WHAT NEEDS TO BE DONE: The answer must consist of each line below that holds the word "higher", copied as it stands.

PROVIDED INFORMATION:

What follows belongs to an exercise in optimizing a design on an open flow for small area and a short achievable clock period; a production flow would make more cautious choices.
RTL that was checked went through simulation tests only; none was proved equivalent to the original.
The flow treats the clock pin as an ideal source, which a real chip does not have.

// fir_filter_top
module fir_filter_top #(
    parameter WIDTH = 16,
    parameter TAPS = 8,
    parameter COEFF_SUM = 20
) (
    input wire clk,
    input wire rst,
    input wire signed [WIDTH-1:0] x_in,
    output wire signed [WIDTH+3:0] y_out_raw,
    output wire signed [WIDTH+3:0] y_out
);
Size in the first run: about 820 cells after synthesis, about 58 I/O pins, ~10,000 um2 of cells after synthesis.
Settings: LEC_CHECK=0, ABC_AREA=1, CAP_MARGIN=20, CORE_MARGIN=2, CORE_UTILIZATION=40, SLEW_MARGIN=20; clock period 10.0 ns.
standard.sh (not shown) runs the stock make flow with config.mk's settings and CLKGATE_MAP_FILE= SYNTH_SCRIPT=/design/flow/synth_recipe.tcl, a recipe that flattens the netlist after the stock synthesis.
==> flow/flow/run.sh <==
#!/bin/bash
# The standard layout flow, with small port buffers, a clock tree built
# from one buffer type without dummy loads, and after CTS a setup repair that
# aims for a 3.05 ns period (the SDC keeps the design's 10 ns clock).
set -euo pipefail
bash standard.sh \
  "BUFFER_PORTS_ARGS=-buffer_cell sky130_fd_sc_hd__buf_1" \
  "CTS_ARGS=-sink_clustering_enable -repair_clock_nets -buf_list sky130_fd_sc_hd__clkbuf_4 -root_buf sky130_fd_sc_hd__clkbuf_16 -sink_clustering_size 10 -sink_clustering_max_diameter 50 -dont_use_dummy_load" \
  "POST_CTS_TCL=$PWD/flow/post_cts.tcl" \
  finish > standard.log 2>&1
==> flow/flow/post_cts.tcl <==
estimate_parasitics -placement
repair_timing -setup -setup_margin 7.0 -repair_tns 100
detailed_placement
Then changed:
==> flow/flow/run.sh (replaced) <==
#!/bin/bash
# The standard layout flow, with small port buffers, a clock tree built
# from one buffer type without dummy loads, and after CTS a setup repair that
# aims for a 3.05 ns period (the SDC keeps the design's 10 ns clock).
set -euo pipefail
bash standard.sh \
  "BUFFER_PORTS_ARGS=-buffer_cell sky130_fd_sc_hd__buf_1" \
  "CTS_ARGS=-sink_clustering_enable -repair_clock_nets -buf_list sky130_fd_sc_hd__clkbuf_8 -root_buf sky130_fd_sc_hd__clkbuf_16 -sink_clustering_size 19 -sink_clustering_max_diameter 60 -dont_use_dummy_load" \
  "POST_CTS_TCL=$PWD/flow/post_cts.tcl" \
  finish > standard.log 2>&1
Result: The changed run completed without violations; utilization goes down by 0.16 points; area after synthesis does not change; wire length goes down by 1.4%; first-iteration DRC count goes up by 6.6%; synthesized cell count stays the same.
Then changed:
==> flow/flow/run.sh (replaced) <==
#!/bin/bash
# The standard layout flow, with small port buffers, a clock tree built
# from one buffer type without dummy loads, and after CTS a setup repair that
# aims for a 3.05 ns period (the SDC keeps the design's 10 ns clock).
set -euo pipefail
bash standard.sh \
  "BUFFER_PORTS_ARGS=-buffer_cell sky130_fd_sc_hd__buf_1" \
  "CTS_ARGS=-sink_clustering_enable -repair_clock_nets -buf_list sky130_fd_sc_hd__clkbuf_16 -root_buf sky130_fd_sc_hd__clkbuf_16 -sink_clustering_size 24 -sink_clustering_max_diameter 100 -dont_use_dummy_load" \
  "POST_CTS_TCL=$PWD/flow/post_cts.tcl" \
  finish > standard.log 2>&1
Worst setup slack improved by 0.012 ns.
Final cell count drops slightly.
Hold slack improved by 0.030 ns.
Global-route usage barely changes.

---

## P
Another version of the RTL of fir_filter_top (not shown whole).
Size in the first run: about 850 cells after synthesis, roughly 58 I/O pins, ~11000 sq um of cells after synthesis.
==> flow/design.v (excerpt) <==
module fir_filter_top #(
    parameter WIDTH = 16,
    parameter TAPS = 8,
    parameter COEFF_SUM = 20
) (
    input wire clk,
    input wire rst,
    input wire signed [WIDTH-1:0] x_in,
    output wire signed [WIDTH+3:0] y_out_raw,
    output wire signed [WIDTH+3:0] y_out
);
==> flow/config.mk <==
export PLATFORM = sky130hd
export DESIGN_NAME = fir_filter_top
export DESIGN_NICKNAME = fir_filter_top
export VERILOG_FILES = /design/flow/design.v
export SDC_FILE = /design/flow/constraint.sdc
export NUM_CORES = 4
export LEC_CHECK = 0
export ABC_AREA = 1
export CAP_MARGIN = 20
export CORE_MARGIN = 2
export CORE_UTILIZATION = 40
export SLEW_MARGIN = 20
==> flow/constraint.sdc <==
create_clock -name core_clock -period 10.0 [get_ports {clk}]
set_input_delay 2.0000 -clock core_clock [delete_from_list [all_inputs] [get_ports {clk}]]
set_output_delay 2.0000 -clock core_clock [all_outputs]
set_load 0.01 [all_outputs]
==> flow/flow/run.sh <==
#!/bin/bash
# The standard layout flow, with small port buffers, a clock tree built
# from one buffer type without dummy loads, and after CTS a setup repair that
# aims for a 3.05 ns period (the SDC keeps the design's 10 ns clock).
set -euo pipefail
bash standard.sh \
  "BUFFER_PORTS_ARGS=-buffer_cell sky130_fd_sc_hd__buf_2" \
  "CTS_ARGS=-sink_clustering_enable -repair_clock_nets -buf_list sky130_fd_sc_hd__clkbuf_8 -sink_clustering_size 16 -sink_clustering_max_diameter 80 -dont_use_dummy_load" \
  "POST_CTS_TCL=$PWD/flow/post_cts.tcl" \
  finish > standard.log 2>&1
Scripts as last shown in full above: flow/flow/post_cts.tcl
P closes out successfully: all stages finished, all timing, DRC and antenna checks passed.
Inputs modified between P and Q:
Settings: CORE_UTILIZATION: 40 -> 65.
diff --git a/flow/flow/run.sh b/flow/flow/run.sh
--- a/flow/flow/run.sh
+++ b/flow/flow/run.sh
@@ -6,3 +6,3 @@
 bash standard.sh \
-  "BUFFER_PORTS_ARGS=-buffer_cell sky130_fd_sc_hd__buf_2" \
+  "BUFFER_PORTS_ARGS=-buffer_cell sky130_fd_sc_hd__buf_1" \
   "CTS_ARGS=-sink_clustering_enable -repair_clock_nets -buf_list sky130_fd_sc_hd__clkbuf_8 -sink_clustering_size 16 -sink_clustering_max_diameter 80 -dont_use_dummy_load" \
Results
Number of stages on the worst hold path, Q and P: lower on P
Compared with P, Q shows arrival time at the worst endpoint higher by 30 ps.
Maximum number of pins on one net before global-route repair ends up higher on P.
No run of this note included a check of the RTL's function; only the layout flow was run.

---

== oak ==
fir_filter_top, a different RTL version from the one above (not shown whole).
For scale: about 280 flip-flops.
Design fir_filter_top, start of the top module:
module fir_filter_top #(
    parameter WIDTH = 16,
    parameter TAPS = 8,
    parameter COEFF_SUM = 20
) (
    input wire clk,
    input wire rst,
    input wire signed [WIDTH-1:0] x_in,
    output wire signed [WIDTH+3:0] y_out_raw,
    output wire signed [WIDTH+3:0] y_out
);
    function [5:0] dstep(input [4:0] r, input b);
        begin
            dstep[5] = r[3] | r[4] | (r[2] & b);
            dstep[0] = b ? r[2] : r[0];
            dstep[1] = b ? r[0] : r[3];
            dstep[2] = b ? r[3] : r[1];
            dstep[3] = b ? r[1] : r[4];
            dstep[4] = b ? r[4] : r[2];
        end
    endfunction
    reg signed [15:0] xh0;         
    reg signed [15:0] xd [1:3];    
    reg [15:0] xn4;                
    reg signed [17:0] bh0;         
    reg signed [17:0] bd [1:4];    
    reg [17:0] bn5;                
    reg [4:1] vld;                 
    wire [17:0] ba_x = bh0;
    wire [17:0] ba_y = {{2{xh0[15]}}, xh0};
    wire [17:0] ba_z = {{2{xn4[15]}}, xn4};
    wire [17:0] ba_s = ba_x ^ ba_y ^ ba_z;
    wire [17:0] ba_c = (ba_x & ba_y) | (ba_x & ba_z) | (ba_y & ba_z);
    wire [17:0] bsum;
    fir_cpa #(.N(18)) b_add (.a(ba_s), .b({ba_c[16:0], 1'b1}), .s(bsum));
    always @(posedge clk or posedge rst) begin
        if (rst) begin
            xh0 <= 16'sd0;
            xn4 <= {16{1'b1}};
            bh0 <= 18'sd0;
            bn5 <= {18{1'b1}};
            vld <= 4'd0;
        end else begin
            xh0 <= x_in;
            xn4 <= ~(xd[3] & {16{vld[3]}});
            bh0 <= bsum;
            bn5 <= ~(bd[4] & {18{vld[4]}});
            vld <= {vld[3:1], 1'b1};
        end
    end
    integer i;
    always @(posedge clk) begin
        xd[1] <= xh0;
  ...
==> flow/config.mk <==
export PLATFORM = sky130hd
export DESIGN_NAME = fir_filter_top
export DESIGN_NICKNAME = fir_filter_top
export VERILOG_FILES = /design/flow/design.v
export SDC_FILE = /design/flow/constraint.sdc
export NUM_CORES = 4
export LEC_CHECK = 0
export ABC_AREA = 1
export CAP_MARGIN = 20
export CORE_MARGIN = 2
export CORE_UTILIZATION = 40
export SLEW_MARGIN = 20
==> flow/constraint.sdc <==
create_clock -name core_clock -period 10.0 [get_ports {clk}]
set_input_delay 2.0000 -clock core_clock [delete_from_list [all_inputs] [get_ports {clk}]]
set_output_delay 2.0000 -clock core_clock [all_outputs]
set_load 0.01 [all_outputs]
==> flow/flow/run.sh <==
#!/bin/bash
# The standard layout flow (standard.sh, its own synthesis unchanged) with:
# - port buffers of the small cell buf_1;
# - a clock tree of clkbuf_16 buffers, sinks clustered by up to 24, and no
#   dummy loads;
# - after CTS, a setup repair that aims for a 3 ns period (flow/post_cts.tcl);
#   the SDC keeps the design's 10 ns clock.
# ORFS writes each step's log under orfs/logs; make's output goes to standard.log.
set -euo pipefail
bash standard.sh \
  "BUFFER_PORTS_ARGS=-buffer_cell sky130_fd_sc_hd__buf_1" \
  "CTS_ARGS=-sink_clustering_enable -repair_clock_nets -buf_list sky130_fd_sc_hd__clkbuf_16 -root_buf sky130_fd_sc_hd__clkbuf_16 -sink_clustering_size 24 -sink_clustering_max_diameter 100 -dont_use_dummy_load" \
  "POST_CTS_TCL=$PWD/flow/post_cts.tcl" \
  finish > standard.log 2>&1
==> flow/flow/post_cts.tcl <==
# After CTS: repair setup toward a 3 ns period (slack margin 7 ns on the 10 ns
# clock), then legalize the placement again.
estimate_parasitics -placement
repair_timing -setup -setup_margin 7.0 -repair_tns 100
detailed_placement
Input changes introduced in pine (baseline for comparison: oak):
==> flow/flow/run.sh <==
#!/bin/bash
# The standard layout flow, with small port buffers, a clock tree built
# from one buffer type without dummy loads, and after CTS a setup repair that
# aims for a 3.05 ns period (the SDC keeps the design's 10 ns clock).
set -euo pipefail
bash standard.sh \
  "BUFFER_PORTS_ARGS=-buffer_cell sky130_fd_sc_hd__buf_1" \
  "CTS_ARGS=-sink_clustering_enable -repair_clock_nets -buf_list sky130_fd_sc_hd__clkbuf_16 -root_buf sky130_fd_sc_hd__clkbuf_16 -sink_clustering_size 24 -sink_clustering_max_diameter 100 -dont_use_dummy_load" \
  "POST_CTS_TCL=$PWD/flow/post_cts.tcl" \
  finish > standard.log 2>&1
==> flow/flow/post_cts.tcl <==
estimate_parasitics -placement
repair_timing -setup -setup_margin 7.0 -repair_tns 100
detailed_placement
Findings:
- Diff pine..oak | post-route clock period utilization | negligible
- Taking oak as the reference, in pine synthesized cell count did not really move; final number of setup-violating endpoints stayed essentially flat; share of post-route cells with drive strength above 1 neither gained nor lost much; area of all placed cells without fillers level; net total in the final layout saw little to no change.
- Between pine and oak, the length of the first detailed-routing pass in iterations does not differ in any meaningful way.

RESPONSE BELOW:
Compared with P, Q shows arrival time at the worst endpoint higher by 30 ps.
Maximum number of pins on one net before global-route repair ends up higher on P.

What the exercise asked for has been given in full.